Web Server Setup: Utilizes Flask to create a web server that can receive HTTP requests. It has endpoints to add new sentence pairs for translation and to perform translations.

Model Loading and Translation: Loads a pre-trained neural network model for translating text from one language to another, specifically designed for English to Dutch translations. It can dynamically adjust the token length for input sequences to optimize performance based on the input text length.

Data Preparation and Training: Contains a custom dataset class to handle the input and output sequences for training the model. It supports dynamic updates to the model by adding new sentence pairs and re-training the model in the background using these pairs.

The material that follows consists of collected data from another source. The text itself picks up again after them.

`src/rtl/multi_encoder_decoder.sv`:
```
// N-channel quadrature encoder front end: synchroniser, deglitch, position,
// step period, direction and sticky illegal-transition flag per channel.
module multi_encoder_decoder #(
  parameter int unsigned NCH       = 3,
  parameter int unsigned POS_WIDTH = 16,
  parameter int unsigned PER_WIDTH = 16,
  parameter int unsigned DGL_WIDTH = 4
) (
  input  logic                 clk,
  input  logic                 rst,
  input  logic [2*NCH-1:0]     enc_i,
  input  logic [7:0]           sample_div_i,
  input  logic [DGL_WIDTH-1:0] dgl_len_i,
  input  logic                 we_i,
  input  logic [3:0]           wa_i,
  input  logic [POS_WIDTH-1:0] wd_i,
  input  logic [3:0]           rsel_i,
  input  logic                 clr_err_i,
  output logic [POS_WIDTH-1:0] pos_o,
  output logic [PER_WIDTH-1:0] period_o,
  output logic                 dir_o,
  output logic [NCH-1:0]       err_o,
  output logic [NCH-1:0]       step_o
);

  logic [7:0]           presc_q, presc_d;
  logic                 strobe_c;
  logic [1:0]           sync1_q [NCH], sync1_d [NCH];
  logic [1:0]           sync2_q [NCH], sync2_d [NCH];
  logic [1:0]           cand_q  [NCH], cand_d  [NCH];
  logic [1:0]           filt_q  [NCH], filt_d  [NCH];
  logic [DGL_WIDTH-1:0] dcnt_q  [NCH], dcnt_d  [NCH];
  logic [POS_WIDTH-1:0] pos_q   [NCH], pos_d   [NCH];
  logic [PER_WIDTH-1:0] pcnt_q  [NCH], pcnt_d  [NCH];
  logic [PER_WIDTH-1:0] per_q   [NCH], per_d   [NCH];
  logic [NCH-1:0]       init_q, init_d, dir_q, dir_d, err_q, err_d, step_q, step_d;
  logic [NCH-1:0]       acc_c, cnt_c, bad_c;
  logic [1:0]           dlt_c   [NCH];
  logic [POS_WIDTH-1:0] pos_rb_c;
  logic [PER_WIDTH-1:0] per_rb_c;
  logic                 dir_rb_c;

  // Gray state to a binary phase so a legal step is +/-1 mod 4
  function automatic logic [1:0] phase(input logic [1:0] e);
    return {e[1], e[1] ^ e[0]};
  endfunction

  always_comb begin
    strobe_c = (presc_q == sample_div_i);
    presc_d  = strobe_c ? 8'd0 : presc_q + 8'd1;
    for (int i = 0; i < NCH; i++) begin
      sync1_d[i] = enc_i[2*i +: 2];
      sync2_d[i] = sync1_q[i];
      cand_d[i]  = cand_q[i];
      filt_d[i]  = filt_q[i];
      dcnt_d[i]  = dcnt_q[i];
      pos_d[i]   = pos_q[i];
      pcnt_d[i]  = pcnt_q[i];
      per_d[i]   = per_q[i];
      init_d[i]  = init_q[i];
      dir_d[i]   = dir_q[i];
      step_d[i]  = 1'b0;
      acc_c[i]   = 1'b0;
      cnt_c[i]   = 1'b0;
      bad_c[i]   = 1'b0;
      dlt_c[i]   = 2'(phase(cand_q[i]) - phase(filt_q[i]));

      if (strobe_c) begin
        if (pcnt_q[i] != '1) pcnt_d[i] = pcnt_q[i] + PER_WIDTH'(1);
        if (sync2_q[i] != cand_q[i]) begin
          cand_d[i] = sync2_q[i];
          dcnt_d[i] = '0;
        end else if (cand_q[i] != filt_q[i]) begin
          if (dcnt_q[i] == dgl_len_i) begin
            filt_d[i] = cand_q[i];
            dcnt_d[i] = '0;
            acc_c[i]  = 1'b1;
          end else begin
            dcnt_d[i] = dcnt_q[i] + DGL_WIDTH'(1);
          end
        end else begin
          dcnt_d[i] = '0;
        end
      end

      if (pcnt_q[i] == '1) per_d[i] = '1;

      // First acceptance after reset only establishes the reference
      if (acc_c[i]) begin
        if (!init_q[i]) begin
          init_d[i] = 1'b1;
        end else begin
          cnt_c[i] = (dlt_c[i] == 2'd1) || (dlt_c[i] == 2'd3);
          bad_c[i] = (dlt_c[i] == 2'd2);
        end
      end

      if (cnt_c[i]) begin
        pos_d[i]  = (dlt_c[i] == 2'd1) ? pos_q[i] + POS_WIDTH'(1) : pos_q[i] - POS_WIDTH'(1);
        per_d[i]  = pcnt_q[i];
        pcnt_d[i] = '0;
        dir_d[i]  = (dlt_c[i] == 2'd3);
        step_d[i] = 1'b1;
      end

      if (we_i && (wa_i == 4'(i))) pos_d[i] = wd_i;
      err_d[i] = bad_c[i] | (err_q[i] & ~clr_err_i);
    end
  end

  always_comb begin
    pos_rb_c = '0;
    per_rb_c = '0;
    dir_rb_c = 1'b0;
    for (int i = 0; i < NCH; i++) begin
      if (rsel_i == 4'(i)) begin
        pos_rb_c = pos_q[i];
        per_rb_c = per_q[i];
        dir_rb_c = dir_q[i];
      end
    end
  end

  always_ff @(posedge clk) begin
    if (rst) begin
      presc_q  <= '0;
      init_q   <= '0;
      dir_q    <= '0;
      err_q    <= '0;
      step_q   <= '0;
      pos_o    <= '0;
      period_o <= '0;
      dir_o    <= 1'b0;
      for (int i = 0; i < NCH; i++) begin
        sync1_q[i] <= '0;
        sync2_q[i] <= '0;
        cand_q[i]  <= '0;
        filt_q[i]  <= '0;
        dcnt_q[i]  <= '0;
        pos_q[i]   <= '0;
        pcnt_q[i]  <= '0;
        per_q[i]   <= '0;
      end
    end else begin
      presc_q  <= presc_d;
      init_q   <= init_d;
      dir_q    <= dir_d;
      err_q    <= err_d;
      step_q   <= step_d;
      pos_o    <= pos_rb_c;
      period_o <= per_rb_c;
      dir_o    <= dir_rb_c;
      sync1_q  <= sync1_d;
      sync2_q  <= sync2_d;
      cand_q   <= cand_d;
      filt_q   <= filt_d;
      dcnt_q   <= dcnt_d;
      pos_q    <= pos_d;
      pcnt_q   <= pcnt_d;
      per_q    <= per_d;
    end
  end

  assign err_o  = err_q;
  assign step_o = step_q;

endmodule

```
`config.mk`:
```
export PLATFORM = sky130hd
export DESIGN_NAME = multi_encoder_decoder
export DESIGN_NICKNAME = d
export VERILOG_FILES = /design/src/rtl/multi_encoder_decoder.sv
export SDC_FILE = /design/constraint.sdc
export NUM_CORES = 1
export LEC_CHECK = 0
export CELL_PAD_IN_SITES_DETAIL_PLACEMENT = 0
export CELL_PAD_IN_SITES_GLOBAL_PLACEMENT = 2
export CORE_AREA = 2 2 175 177
export CTS_BUF_LIST = sky130_fd_sc_hd__clkbuf_8
export DETAILED_ROUTE_END_ITERATION = 6
export DIE_AREA = 0 0 177 179
export PLACE_DENSITY_LB_ADDON = 0.15
export SYNTH_ARGS = -nofsm -noshare
export SYNTH_HDL_FRONTEND = slang
export SYNTH_SLANG_ARGS = --single-unit
export TNS_END_PERCENT = 10
```
`constraint.sdc`:
```
create_clock -name clk -period 6.55 [get_ports clk]
set_input_delay 0.655 -clock clk [delete_from_list [all_inputs] [get_ports clk]]
set_output_delay 0.655 -clock clk [all_outputs]
set_load 0.02 [all_outputs]
```
==> impl_metrics.prom <==
# TYPE chip_impl_metric gauge
chip_impl_info{name="status",value="complete, no violations"} 1
chip_impl_metric{name="netSwitchingFraction",unit="%"} 24.85
chip_impl_metric{name="row_count",unit=""} 64
chip_impl_metric{name="crit_path_time_final",unit="ps"} 3916
chip_impl_metric{name="cp.arrival",unit="ps"} 4300
chip_impl_metric{name="worst-endpoint-required",unit="ps"} 6930
chip_impl_metric{name="leakage",unit="nW"} 5.160
chip_impl_metric{name="crit_path_max_incr_delay",unit="ps"} 700
chip_impl_metric{name="synth_area_per_cell",unit="um2"} 8.581
chip_impl_info{name="timing.hold.worst.class",value="flip-flop to flip-flop"} 1
chip_impl_metric{name="final_layout_size_suffix_gt1_share",unit="%"} 7.840
chip_impl_metric{name="report.final.setup_viol",unit=""} 0
chip_impl_metric{name="flip_flop_and_latch_area",unit="um2"} 4664
chip_impl_metric{name="distinct_cell_type_count_after_synthesis",unit=""} 68
chip_impl_metric{name="clkSinkCount",unit=""} 233
chip_impl_metric{name="ys_warn_count",unit=""} 0
chip_impl_metric{name="die_width",unit="um"} 177
chip_impl_metric{name="grt-ovfl-total",unit=""} 0
chip_impl_metric{name="max_cap_viols",unit=""} 0
chip_impl_metric{name="pwr_total",unit="mW"} 2.945
chip_impl_info{name="timing_worst_setup_path_type",value="flip-flop to flip-flop"} 1
chip_impl_metric{name="diodes",unit=""} 0
chip_impl_metric{name="critical_path_buffer_and_inverter_count",unit=""} 0
chip_impl_metric{name="die_area",unit="um2"} 31680
chip_impl_info{name="cts_tree",value="built"} 1
chip_impl_metric{name="wl_per_cell",unit="um"} 17.28
chip_impl_metric{name="ys_seq_area_share",unit="%"} 39.62
chip_impl_metric{name="total_switching_power",unit="mW"} 0.7318
chip_impl_metric{name="detailed_place.area",unit="um2"} 12860
chip_impl_metric{name="drv_slew",unit=""} 0
chip_impl_metric{name="cts_hold_fix_bufs",unit=""} 0
chip_impl_metric{name="num-fill-cells",unit=""} 3031
chip_impl_info{name="slowest_cp_cell",value="a2111oi_0"} 1
chip_impl_info{name="rsz0062_at_grt",value="no"} 1
chip_impl_metric{name="h_tree_levels",unit=""} 2
chip_impl_metric{name="die-height",unit="um"} 179
chip_impl_metric{name="clock_insertion_delay_worst_skew",unit="ps"} 550
chip_impl_metric{name="ys_ff_latch",unit=""} 233
chip_impl_metric{name="finish.utilization",unit="%"} 45.39
chip_impl_metric{name="synthCells",unit=""} 1372
chip_impl_info{name="yosysTopAreaCell",value="dfxtp_1"} 1
chip_impl_metric{name="grt_pass1_vias",unit=""} 9446
chip_impl_metric{name="route.antenna.remaining_nets",unit=""} 0
chip_impl_metric{name="synthArstFlopShare",unit="%"} 0
chip_impl_metric{name="wirelength",unit="um"} 31960
chip_impl_metric{name="initial_utilization",unit="%"} 39.21
chip_impl_metric{name="multi_input_area",unit="um2"} 6644
chip_impl_metric{name="finalSetupTns",unit="ps"} 0
chip_impl_metric{name="final_min_period_over_clock_period",unit="%"} 59.78
chip_impl_metric{name="io_pins",unit=""} 85
chip_impl_metric{name="clkPwrFrac",unit="%"} 43.7
chip_impl_metric{name="cts.repair_timing.setup_buffer_count",unit=""} 0
chip_impl_metric{name="vdd_drop_max",unit="uV"} 105.1
chip_impl_metric{name="numCtsBuffers",unit=""} 41
chip_impl_info{name="postSynth.topFlopCell",value="dfxtp_1"} 1
chip_impl_metric{name="fin_worst_skew",unit="ps"} 11.56
chip_impl_metric{name="grt_pass1_wl",unit="um"} 51070
chip_impl_metric{name="f_max",unit="GHz"} 0.2554
chip_impl_metric{name="slew_headroom",unit="%"} 25.89
chip_impl_metric{name="groute.usage.overall",unit="%"} 20.22
chip_impl_metric{name="max_slew.worst_pin.slew",unit="ps"} 1103
chip_impl_metric{name="vias",unit=""} 9835
chip_impl_metric{name="combinationalPowerShare",unit="%"} 7.4
chip_impl_metric{name="power.density_cell_area",unit="nW/um2"} 216.1
chip_impl_metric{name="power_frac_seq",unit="%"} 48.9
chip_impl_metric{name="io_buffer_count",unit=""} 84
chip_impl_metric{name="largest_net_degree_at_the_start_of_global_routing",unit=""} 84
chip_impl_metric{name="synth_nets",unit=""} 1479
chip_impl_metric{name="netlist_area",unit="um2"} 11770
chip_impl_metric{name="grt_antenna_before_repair",unit=""} 0
chip_impl_metric{name="postLayoutCellArea",unit="um2"} 13630
chip_impl_metric{name="violation_count_after_the_first_detailed_routing_iteration",unit=""} 687
chip_impl_metric{name="cts.path.max_buffers",unit=""} 3
chip_impl_metric{name="synth_top_area_share",unit="%"} 39.62
chip_impl_metric{name="core_area",unit="um2"} 30030
chip_impl_info{name="timing.critical_path.max_delay_family",value="compound AO/OA/AOI/OAI gates"} 1
chip_impl_metric{name="internal_power",unit="mW"} 2.214
chip_impl_info{name="ctsRootBufferMaster",value="clkbuf_8"} 1
chip_impl_metric{name="cts_repair_resize_count",unit=""} 0
chip_impl_metric{name="remaining_drc_errors",unit=""} 0
chip_impl_metric{name="syn2layout_area_growth",unit="%"} 15.76
chip_impl_metric{name="vias_per_cell",unit=""} 5.316
chip_impl_info{name="crit_path_cell_trace",value="xor2_1, ha_1, or2_2, ha_1, a211oi_1, o21ai_0, a2111oi_0, nor3_1, a21oi_1, mux2i_1, xor2_1, a211oi_1"} 1
chip_impl_metric{name="synth-edff-count",unit=""} 0
chip_impl_metric{name="layout.nets",unit=""} 1536
chip_impl_info{name="setup.worst_path.end_class",value="flip-flop"} 1
chip_impl_info{name="timing.critical_path.from_type",value="flip-flop"} 1
chip_impl_metric{name="drt_pre_antenna_iters",unit=""} 6
chip_impl_metric{name="routabilityCongestion",unit=""} 0.7811
chip_impl_info{name="synth.top_cells.by_area",value="dfxtp_1, nor2_1, ha_1"} 1
chip_impl_metric{name="timing_hold_violations_final",unit=""} 0
chip_impl_metric{name="crit_path_max_fanout",unit=""} 18
chip_impl_metric{name="path_clk_slew",unit="ps"} 60
chip_impl_metric{name="detailedPlacementHpwl",unit="um"} 22110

Dynamic Plotting: Features functionality to dynamically plot and update a graph showing the total points (a metric of performance or progress) over time, saving both the plot and the data points to disk.

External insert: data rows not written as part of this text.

==> config.mk <==
export PLATFORM = sky130hd
export DESIGN_NAME = min_os_tx_scheduler
export DESIGN_NICKNAME = d
export VERILOG_FILES = /design/src/rtl/min_os_tx_scheduler.sv
export SDC_FILE = /design/constraint.sdc
export NUM_CORES = 1
export LEC_CHECK = 0
export ABC_AREA = 1
export CAP_MARGIN = 20
export CORE_AREA = 2 2 218 220
export DETAILED_ROUTE_END_ITERATION = 16
export DIE_AREA = 0 0 220 222
export GPL_TIMING_DRIVEN = 0
export SLEW_MARGIN = 20
export SYNTH_ARGS = -nofsm -noshare
export SYNTH_HDL_FRONTEND = slang
export SYNTH_SLANG_ARGS = --single-unit
export TNS_END_PERCENT = 20
==> constraint.sdc <==
create_clock -name CLK -period 2.25 [get_ports CLK]
set_input_delay 0.45 -clock CLK [delete_from_list [all_inputs] [get_ports CLK]]
set_output_delay 0.45 -clock CLK [all_outputs]
set_load 0.05 [all_outputs]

Threading and Concurrency: Employs threading to handle background tasks such as model updates and sentence pair processing without blocking the main thread, ensuring the web server remains responsive.

CUDA Integration: Includes setup for CUDA, allowing the application to utilize NVIDIA GPU resources for faster computation if available, improving the model’s training and inference times.

Symbol Substitution: Implements a mechanism to substitute symbols with placeholders during processing to handle special characters or symbols in texts, which might be problematic for the model.

Logging and Debugging: Uses logging for monitoring the application’s status and debugging purposes, along with basic configurations for the logging system.

Environment Configuration: Manages environmental variables and paths, particularly for integrating CUDA toolkit for GPU acceleration.

Utility Functions: Provides a suite of utility functions for tasks such as dynamic tokenization, dataset creation from queues, sentence pair persistence, translation with dynamic token adjustment, and more.

Model Updates: Facilitates updating the model with new data in real-time, locking mechanisms to prevent concurrent updates, and an event system to signal completion of updates.

This application combines web development, machine learning model deployment, real-time data updating and visualization, and GPU computing, showcasing an advanced use case of integrating various Python libraries and frameworks for a specialized task such as language translation.